Rehdon asked me about giving @xml:id attributes to things, so I whipped up this quick XSLT stylesheet. Some people prefer to use generate-id() to get a truly random and unique ID without semantic baggage. In many cases, where IDs are exposed to the public, I prefer to use some which make sense and are human readable.
Warning: there is a distinct flaw in the lack of testing I’ve done before applying the @xml:id. If something other than a <p> element already has xml:id=”p5″ then it will still add ‘p5′ as an @xml:id to the fifth paragraph. This means that it will produce an xml document that is not well-formed since one of the requirements of @xml:id is that it is unique in the document. Also it would number paragraphs in other namespaces as well. (This may be a bug or a feature depending on your outlook.) It numbers from tei:text so if you don’t have that in your document you should change that variable.

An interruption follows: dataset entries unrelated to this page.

==> config.mk <==
export PLATFORM = sky130hd
export DESIGN_NAME = pipe_hazard_ctrl_flat
export DESIGN_NICKNAME = d
export VERILOG_FILES = /design/src/rtl/pipe_hazard_ctrl_pkg.sv /design/src/rtl/pipe_hazard_ctrl_if.sv /design/src/rtl/pipe_hazard_ctrl_fwd_sel.sv /design/src/rtl/pipe_hazard_ctrl.sv /design/src/flat_wrapper.sv
export SDC_FILE = /design/constraint.sdc
export NUM_CORES = 1
export LEC_CHECK = 0
export CAP_MARGIN = 0
export CORE_MARGIN = 3
export CORE_UTILIZATION = 45
export CTS_BUF_LIST = sky130_fd_sc_hd__clkbuf_8
export CTS_CLUSTER_DIAMETER = 150
export DETAILED_ROUTE_END_ITERATION = 16
export DONT_BUFFER_PORTS = 1
export GPL_TIMING_DRIVEN = 0
export PLACE_DENSITY_LB_ADDON = 0.25
export SLEW_MARGIN = 10
export SYNTH_ARGS = -nofsm -noshare
export SYNTH_HDL_FRONTEND = slang
export SYNTH_SLANG_ARGS = --single-unit
==> constraint.sdc <==
create_clock -name cpu_clk -period 4.5 [get_ports cpu_clk]
set_clock_uncertainty 0.05 [all_clocks]
set_input_delay 0.45 -clock cpu_clk [delete_from_list [all_inputs] [get_ports cpu_clk]]
set_output_delay 0.45 -clock cpu_clk [all_outputs]
set_load 0.05 [all_outputs]
==> src/rtl/pipe_hazard_ctrl_pkg.sv <==
// Shared encodings for the RV32I hazard controller: operand-forward selects and bus-wait FSM states.
package pipe_hazard_ctrl_pkg;

  localparam logic [1:0] FWD_RF  = 2'd0;
  localparam logic [1:0] FWD_EX  = 2'd1;
  localparam logic [1:0] FWD_MEM = 2'd2;
  localparam logic [1:0] FWD_WB  = 2'd3;

  // Wide enough for any bus timeout up to 255 cycles.
  localparam int WAIT_W = 8;

  typedef enum logic {
    ST_RUN  = 1'b0,
    ST_WAIT = 1'b1
  } state_t;

endpackage

==> src/rtl/pipe_hazard_ctrl_if.sv <==
// Pipeline-side view of the hazard controller: stage register info in, stall/flush/forward controls out.
interface pipe_hazard_ctrl_if #(
  parameter int CNT_W = 32
);
  logic [4:0]       id_rs1;
  logic [4:0]       id_rs2;
  logic             id_rs1_used;
  logic             id_rs2_used;
  logic [4:0]       ex_wR;
  logic             ex_rf_we;
  logic             ex_is_load;
  logic             ex_redirect;
  logic [4:0]       mem_wR;
  logic             mem_rf_we;
  logic             mem_req;
  logic             bus_ready;
  logic [4:0]       wb_wR;
  logic             wb_rf_we;
  logic [1:0]       fwd_a;
  logic [1:0]       fwd_b;
  logic             pc_stall;
  logic             if_id_stall;
  logic             if_id_flush;
  logic             id_ex_flush;
  logic             pipe_freeze;
  logic             bus_err;
  logic [CNT_W-1:0] stall_cnt;
  logic [CNT_W-1:0] flush_cnt;

  modport master (
    output id_rs1, id_rs2, id_rs1_used, id_rs2_used,
    output ex_wR, ex_rf_we, ex_is_load, ex_redirect,
    output mem_wR, mem_rf_we, mem_req, bus_ready,
    output wb_wR, wb_rf_we,
    input  fwd_a, fwd_b, pc_stall, if_id_stall, if_id_flush, id_ex_flush,
    input  pipe_freeze, bus_err, stall_cnt, flush_cnt
  );

  modport slave (
    input  id_rs1, id_rs2, id_rs1_used, id_rs2_used,
    input  ex_wR, ex_rf_we, ex_is_load, ex_redirect,
    input  mem_wR, mem_rf_we, mem_req, bus_ready,
    input  wb_wR, wb_rf_we,
    output fwd_a, fwd_b, pc_stall, if_id_stall, if_id_flush, id_ex_flush,
    output pipe_freeze, bus_err, stall_cnt, flush_cnt
  );
endinterface

==> src/rtl/pipe_hazard_ctrl_fwd_sel.sv <==
// Priority forward select for one EX operand (EX > MEM > WB > regfile); also flags a raw EX match.
module pipe_hazard_ctrl_fwd_sel
  import pipe_hazard_ctrl_pkg::*;
(
  input  logic [4:0] rs,
  input  logic       rs_used,
  input  logic [4:0] ex_wR,
  input  logic       ex_rf_we,
  input  logic       ex_is_load,
  input  logic [4:0] mem_wR,
  input  logic       mem_rf_we,
  input  logic [4:0] wb_wR,
  input  logic       wb_rf_we,
  output logic [1:0] sel,
  output logic       ex_hit
);
  logic rs_live;
  logic mem_hit;
  logic wb_hit;

  assign rs_live = rs_used & (rs != 5'd0);
  assign ex_hit  = rs_live & ex_rf_we  & (ex_wR  == rs);
  assign mem_hit = rs_live & mem_rf_we & (mem_wR == rs);
  assign wb_hit  = rs_live & wb_rf_we  & (wb_wR  == rs);

  // A load in EX has no data yet; the load-use bubble handles it, so fall through to older stages.
  always_comb begin
    sel = FWD_RF;
    if (ex_hit && !ex_is_load) sel = FWD_EX;
    else if (mem_hit)          sel = FWD_MEM;
    else if (wb_hit)           sel = FWD_WB;
  end
endmodule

The XSLT stylesheet takes a parameter ‘e’ which you can pass the local-name of the element in question. It assumes ‘p’ otherwise, but you could use it number div, head, w, or really any element just by passing it e=w (or whatever).
Update: Rehdon asked about a configurable optional prefix to the ID and a 4-digit zero-padded number for it. So I changed the script to do that.
<?xml version="1.0" encoding="UTF-8"?>
<xsl:stylesheet xmlns:xsl="http://www.w3.org/1999/XSL/Transform"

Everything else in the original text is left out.